── AVAILABLE DATA ──
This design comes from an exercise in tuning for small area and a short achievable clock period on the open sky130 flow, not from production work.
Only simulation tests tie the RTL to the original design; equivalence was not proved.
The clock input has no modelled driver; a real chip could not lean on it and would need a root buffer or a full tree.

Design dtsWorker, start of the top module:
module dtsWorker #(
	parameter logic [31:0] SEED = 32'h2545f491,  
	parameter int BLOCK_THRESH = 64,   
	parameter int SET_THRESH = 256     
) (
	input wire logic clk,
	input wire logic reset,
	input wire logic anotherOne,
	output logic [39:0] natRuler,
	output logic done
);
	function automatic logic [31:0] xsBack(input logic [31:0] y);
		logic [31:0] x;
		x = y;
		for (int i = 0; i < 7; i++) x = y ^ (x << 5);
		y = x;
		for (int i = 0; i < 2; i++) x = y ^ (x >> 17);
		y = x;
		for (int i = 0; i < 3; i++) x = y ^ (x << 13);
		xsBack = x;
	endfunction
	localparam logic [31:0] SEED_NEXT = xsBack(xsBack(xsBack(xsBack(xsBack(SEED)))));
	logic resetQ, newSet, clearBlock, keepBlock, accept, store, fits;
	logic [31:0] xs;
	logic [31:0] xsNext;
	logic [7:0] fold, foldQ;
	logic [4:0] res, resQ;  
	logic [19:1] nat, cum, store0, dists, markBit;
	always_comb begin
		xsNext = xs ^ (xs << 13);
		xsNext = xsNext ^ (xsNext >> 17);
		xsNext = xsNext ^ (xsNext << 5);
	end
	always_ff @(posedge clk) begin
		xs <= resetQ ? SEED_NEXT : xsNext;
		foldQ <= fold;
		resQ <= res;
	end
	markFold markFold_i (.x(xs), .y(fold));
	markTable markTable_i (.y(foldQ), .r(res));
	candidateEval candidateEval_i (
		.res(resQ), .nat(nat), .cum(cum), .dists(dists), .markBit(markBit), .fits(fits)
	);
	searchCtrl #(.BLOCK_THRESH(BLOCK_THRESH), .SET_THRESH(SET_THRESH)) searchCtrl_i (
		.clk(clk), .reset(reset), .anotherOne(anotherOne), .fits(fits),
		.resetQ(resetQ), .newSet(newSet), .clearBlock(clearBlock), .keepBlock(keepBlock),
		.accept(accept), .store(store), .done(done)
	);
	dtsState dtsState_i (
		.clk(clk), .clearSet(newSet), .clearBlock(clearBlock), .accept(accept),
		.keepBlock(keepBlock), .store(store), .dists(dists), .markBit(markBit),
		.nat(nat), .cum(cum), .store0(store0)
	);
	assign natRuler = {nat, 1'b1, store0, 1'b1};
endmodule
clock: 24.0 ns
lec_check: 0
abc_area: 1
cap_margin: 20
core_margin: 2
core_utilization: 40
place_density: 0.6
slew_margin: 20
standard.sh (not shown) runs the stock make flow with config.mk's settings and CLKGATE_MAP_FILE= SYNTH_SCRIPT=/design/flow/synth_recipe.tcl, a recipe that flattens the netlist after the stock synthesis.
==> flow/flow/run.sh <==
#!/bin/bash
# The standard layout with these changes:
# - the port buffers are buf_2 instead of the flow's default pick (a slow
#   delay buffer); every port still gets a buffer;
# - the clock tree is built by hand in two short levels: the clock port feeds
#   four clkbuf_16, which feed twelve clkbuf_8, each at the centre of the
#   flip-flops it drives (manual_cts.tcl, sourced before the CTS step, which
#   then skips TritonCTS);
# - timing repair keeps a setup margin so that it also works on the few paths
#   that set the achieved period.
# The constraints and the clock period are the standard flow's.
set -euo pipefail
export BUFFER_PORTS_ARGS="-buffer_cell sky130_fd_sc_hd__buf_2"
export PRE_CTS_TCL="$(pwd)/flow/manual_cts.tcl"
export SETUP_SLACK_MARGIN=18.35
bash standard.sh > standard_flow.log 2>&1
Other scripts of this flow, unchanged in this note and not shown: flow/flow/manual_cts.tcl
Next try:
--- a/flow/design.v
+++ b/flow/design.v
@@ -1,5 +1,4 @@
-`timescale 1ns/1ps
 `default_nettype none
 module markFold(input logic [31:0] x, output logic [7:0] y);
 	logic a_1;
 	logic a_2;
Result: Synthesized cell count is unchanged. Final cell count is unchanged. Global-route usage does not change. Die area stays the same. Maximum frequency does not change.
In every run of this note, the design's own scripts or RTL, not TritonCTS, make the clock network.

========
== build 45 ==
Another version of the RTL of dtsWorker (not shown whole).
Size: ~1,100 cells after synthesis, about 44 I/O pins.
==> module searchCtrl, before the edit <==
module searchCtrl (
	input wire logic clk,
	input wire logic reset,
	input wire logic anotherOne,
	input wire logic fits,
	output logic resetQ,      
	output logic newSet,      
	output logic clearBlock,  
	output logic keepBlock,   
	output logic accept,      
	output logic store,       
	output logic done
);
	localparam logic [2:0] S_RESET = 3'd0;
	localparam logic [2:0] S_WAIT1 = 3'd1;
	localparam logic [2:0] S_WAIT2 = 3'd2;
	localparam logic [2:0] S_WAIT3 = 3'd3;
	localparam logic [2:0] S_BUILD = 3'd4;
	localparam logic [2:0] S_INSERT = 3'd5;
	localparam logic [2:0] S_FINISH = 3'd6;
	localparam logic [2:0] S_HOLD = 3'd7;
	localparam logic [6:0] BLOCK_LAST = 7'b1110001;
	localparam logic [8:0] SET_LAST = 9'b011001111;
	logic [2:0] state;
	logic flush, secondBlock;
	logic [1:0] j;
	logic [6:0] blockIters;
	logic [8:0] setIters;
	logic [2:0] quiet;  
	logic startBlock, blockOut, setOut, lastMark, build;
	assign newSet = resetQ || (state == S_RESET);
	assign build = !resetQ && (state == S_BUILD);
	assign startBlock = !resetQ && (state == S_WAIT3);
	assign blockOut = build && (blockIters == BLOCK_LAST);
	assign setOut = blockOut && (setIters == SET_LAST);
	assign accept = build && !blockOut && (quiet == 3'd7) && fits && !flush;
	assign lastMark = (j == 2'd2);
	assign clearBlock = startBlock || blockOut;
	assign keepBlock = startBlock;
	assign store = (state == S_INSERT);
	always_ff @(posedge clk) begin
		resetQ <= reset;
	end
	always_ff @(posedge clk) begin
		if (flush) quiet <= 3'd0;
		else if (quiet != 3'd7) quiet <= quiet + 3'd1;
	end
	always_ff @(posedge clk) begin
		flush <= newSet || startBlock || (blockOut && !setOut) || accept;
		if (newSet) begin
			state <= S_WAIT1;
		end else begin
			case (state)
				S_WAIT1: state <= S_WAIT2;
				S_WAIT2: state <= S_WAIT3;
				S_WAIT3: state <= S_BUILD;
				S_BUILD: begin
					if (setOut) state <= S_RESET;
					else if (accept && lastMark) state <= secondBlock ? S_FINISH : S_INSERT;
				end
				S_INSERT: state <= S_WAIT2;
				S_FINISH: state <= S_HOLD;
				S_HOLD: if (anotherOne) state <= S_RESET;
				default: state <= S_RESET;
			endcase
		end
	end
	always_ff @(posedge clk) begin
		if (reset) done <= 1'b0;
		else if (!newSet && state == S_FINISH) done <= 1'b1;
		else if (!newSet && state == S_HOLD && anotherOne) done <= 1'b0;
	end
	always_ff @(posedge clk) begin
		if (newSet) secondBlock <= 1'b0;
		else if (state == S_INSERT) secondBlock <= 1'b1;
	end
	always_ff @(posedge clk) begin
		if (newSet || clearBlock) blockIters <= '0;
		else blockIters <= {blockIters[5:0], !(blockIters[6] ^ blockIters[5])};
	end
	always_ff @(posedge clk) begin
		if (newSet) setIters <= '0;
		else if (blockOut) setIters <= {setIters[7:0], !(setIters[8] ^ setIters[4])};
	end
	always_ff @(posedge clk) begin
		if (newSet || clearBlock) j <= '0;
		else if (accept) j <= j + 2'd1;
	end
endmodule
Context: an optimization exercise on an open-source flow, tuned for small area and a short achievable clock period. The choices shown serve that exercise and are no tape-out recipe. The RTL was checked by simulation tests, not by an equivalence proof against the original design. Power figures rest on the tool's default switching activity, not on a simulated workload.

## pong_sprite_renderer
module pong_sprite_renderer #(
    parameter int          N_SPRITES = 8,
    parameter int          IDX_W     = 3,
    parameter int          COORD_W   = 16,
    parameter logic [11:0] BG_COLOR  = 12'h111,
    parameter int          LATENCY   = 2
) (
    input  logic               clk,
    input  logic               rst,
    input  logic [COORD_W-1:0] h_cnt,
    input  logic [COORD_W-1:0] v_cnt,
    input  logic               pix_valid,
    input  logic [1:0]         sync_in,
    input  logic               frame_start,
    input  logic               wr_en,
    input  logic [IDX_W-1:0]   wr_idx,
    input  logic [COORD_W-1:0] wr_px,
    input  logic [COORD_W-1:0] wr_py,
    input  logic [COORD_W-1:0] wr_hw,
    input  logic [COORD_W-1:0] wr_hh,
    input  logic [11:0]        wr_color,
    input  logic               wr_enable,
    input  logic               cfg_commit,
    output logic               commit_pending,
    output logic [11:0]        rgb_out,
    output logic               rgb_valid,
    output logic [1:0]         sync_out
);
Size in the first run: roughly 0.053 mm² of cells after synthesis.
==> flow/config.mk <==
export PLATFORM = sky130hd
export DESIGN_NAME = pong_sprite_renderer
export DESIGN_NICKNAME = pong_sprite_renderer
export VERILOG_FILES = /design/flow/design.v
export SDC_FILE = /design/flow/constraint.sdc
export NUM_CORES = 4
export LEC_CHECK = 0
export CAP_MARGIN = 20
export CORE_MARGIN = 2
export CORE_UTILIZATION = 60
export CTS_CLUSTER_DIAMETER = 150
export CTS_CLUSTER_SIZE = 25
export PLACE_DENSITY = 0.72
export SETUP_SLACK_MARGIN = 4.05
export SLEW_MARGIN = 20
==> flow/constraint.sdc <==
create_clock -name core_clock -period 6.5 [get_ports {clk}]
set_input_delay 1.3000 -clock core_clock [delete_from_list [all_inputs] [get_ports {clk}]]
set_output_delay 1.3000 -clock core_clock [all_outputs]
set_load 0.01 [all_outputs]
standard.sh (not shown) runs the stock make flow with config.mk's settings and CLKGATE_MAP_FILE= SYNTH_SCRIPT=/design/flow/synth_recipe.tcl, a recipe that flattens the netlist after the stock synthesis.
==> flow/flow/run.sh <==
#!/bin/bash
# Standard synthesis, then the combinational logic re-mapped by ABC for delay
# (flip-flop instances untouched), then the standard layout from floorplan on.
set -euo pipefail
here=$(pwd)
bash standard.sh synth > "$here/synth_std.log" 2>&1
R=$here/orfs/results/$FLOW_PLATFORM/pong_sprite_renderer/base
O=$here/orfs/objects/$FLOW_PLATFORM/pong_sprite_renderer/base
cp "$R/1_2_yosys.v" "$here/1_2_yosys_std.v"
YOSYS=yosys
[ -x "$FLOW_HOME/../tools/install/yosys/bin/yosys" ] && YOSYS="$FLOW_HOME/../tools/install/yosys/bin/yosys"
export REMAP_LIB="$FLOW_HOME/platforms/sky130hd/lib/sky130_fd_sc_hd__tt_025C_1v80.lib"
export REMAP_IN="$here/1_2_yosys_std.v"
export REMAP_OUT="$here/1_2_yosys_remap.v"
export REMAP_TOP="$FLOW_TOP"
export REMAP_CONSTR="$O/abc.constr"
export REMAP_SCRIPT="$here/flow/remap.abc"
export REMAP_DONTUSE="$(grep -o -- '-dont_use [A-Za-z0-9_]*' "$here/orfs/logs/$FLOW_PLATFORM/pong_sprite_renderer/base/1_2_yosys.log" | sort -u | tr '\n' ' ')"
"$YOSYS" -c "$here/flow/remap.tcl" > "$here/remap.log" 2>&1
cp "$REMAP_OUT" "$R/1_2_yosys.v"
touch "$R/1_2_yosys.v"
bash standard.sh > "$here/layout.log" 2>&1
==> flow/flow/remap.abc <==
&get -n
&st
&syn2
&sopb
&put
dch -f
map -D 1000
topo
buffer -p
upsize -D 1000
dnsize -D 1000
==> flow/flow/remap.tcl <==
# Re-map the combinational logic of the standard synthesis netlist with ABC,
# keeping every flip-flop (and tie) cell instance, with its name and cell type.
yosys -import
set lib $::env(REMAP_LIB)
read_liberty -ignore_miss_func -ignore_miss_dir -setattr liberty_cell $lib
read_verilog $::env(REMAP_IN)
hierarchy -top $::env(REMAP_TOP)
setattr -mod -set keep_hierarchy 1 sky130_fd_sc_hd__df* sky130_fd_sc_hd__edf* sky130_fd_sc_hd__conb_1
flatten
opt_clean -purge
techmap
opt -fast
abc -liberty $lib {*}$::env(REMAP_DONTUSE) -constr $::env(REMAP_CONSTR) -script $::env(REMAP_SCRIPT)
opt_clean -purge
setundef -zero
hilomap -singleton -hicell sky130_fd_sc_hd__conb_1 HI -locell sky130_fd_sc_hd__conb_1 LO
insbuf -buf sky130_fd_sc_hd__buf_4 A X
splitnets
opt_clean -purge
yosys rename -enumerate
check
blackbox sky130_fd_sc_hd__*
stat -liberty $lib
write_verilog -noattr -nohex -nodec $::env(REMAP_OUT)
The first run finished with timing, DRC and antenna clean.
───
── AVAILABLE DATA ──
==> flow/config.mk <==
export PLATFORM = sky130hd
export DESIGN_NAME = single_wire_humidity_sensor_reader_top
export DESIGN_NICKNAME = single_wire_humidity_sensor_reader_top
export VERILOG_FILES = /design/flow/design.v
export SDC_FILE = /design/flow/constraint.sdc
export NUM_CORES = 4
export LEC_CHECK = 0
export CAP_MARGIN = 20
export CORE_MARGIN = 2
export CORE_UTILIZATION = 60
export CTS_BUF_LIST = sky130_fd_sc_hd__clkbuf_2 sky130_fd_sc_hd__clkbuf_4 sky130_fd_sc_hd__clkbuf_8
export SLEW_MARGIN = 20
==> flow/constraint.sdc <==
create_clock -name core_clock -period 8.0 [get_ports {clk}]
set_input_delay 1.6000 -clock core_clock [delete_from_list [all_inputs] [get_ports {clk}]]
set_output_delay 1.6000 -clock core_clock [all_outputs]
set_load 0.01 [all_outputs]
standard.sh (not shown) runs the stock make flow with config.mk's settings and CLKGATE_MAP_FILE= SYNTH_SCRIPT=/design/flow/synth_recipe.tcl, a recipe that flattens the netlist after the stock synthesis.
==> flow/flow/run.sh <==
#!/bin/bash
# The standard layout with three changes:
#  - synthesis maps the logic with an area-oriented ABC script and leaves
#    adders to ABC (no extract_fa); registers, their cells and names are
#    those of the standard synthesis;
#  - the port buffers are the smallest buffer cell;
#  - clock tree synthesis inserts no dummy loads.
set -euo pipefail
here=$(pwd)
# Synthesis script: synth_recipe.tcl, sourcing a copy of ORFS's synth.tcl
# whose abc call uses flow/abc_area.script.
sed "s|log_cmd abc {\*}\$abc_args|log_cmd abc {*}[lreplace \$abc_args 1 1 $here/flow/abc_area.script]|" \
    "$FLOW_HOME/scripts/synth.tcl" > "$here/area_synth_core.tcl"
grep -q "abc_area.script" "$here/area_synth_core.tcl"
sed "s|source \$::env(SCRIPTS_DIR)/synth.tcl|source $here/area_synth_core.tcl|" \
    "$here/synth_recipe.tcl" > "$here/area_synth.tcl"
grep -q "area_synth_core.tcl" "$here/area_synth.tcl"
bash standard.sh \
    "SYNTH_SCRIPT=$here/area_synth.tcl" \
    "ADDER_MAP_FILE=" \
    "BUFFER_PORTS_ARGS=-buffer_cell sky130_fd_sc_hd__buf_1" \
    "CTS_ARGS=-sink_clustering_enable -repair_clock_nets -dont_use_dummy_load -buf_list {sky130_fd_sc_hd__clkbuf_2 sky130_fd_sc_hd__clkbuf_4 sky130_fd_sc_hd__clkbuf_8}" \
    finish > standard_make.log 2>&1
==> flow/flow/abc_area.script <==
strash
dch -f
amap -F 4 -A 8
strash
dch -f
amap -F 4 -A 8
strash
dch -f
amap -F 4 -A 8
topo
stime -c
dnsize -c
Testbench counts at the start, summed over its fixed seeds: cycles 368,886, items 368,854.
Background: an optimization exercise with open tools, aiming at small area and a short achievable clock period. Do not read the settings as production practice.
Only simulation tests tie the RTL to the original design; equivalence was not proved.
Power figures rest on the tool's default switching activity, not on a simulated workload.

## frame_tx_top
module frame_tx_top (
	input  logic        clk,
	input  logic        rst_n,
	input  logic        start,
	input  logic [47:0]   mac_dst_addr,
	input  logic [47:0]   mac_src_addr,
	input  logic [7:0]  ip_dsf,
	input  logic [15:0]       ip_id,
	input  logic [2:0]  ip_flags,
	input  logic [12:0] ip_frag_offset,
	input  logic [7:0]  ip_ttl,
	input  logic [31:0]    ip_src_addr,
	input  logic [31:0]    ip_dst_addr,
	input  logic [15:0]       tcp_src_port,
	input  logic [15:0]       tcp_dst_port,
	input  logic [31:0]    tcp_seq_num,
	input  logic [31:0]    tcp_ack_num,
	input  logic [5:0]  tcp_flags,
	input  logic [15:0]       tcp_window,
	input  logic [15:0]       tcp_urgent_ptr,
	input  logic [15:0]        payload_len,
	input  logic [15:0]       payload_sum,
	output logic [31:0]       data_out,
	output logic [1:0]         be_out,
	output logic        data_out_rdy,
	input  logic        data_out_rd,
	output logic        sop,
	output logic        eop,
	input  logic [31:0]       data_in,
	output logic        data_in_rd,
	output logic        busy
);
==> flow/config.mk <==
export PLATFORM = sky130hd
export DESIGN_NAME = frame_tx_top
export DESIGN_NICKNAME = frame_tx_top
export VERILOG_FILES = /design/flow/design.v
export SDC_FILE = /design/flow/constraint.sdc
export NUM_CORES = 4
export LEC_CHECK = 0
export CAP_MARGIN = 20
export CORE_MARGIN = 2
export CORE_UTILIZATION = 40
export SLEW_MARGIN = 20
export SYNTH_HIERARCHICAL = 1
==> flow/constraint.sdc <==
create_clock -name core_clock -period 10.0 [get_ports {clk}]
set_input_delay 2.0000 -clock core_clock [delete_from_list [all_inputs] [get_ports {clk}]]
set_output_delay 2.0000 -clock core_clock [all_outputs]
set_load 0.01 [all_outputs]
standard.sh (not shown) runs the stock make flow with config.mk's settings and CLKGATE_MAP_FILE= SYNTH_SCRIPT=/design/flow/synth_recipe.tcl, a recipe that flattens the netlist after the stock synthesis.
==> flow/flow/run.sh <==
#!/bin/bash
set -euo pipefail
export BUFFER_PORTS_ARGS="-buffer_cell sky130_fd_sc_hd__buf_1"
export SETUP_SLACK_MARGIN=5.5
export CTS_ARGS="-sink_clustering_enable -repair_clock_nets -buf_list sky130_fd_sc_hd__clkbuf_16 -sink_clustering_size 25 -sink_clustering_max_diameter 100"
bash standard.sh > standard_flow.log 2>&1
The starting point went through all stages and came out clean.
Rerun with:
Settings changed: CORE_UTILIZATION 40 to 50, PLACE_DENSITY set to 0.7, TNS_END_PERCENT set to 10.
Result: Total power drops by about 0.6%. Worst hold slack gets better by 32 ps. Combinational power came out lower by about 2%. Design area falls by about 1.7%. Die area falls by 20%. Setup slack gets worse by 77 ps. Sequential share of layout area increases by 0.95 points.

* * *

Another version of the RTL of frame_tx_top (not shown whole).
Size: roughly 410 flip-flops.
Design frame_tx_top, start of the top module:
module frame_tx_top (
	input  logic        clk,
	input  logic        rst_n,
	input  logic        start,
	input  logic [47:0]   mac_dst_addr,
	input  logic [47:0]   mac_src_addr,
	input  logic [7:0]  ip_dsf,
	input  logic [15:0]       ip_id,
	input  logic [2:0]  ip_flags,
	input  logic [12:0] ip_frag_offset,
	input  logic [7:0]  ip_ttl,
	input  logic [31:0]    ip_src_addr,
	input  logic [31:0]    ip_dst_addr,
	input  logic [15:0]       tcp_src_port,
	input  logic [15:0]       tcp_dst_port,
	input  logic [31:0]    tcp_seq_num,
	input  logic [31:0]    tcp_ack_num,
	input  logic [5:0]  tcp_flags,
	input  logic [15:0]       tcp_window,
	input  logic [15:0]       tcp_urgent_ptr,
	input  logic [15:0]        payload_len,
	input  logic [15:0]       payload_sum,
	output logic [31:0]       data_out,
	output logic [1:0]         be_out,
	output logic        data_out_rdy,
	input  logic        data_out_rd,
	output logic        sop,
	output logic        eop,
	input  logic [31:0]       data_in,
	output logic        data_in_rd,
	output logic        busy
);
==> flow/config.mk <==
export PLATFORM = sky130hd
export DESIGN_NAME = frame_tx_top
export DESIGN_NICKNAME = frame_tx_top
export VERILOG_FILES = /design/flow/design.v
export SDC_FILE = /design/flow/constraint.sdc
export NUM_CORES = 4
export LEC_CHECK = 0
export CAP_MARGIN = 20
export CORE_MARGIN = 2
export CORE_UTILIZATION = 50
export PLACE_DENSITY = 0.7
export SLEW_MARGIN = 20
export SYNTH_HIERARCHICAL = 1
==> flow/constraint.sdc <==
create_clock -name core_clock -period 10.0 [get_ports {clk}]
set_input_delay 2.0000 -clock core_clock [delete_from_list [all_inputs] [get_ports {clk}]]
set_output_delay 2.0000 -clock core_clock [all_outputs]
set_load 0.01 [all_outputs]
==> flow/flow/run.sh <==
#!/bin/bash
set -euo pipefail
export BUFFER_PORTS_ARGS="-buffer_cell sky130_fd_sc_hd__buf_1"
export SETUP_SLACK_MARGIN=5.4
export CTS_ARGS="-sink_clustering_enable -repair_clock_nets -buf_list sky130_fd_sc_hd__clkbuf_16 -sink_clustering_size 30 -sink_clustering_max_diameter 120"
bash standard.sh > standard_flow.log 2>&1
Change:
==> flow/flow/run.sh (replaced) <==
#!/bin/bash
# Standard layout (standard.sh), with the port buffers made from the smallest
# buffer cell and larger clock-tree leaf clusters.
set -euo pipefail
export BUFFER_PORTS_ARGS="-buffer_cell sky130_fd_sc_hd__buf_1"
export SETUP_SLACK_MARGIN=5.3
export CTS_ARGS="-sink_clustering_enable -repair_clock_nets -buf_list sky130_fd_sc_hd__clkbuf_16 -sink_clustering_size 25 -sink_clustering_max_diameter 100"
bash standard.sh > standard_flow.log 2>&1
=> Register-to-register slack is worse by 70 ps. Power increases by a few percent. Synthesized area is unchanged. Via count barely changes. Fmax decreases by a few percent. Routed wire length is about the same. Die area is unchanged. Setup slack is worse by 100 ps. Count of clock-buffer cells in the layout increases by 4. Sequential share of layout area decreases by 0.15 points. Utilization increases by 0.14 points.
───
▸ **WHAT IS REQUIRED**: Return the span of lines in the data above that opens at the line with "set_input_delay 1.6000 -clock" and closes at the line with "# The standard layout with three", exactly, ends included, nothing else.

▸ **RESPONSE AREA**:
set_input_delay 1.6000 -clock core_clock [delete_from_list [all_inputs] [get_ports {clk}]]
set_output_delay 1.6000 -clock core_clock [all_outputs]
set_load 0.01 [all_outputs]
standard.sh (not shown) runs the stock make flow with config.mk's settings and CLKGATE_MAP_FILE= SYNTH_SCRIPT=/design/flow/synth_recipe.tcl, a recipe that flattens the netlist after the stock synthesis.
==> flow/flow/run.sh <==
#!/bin/bash
# The standard layout with three changes:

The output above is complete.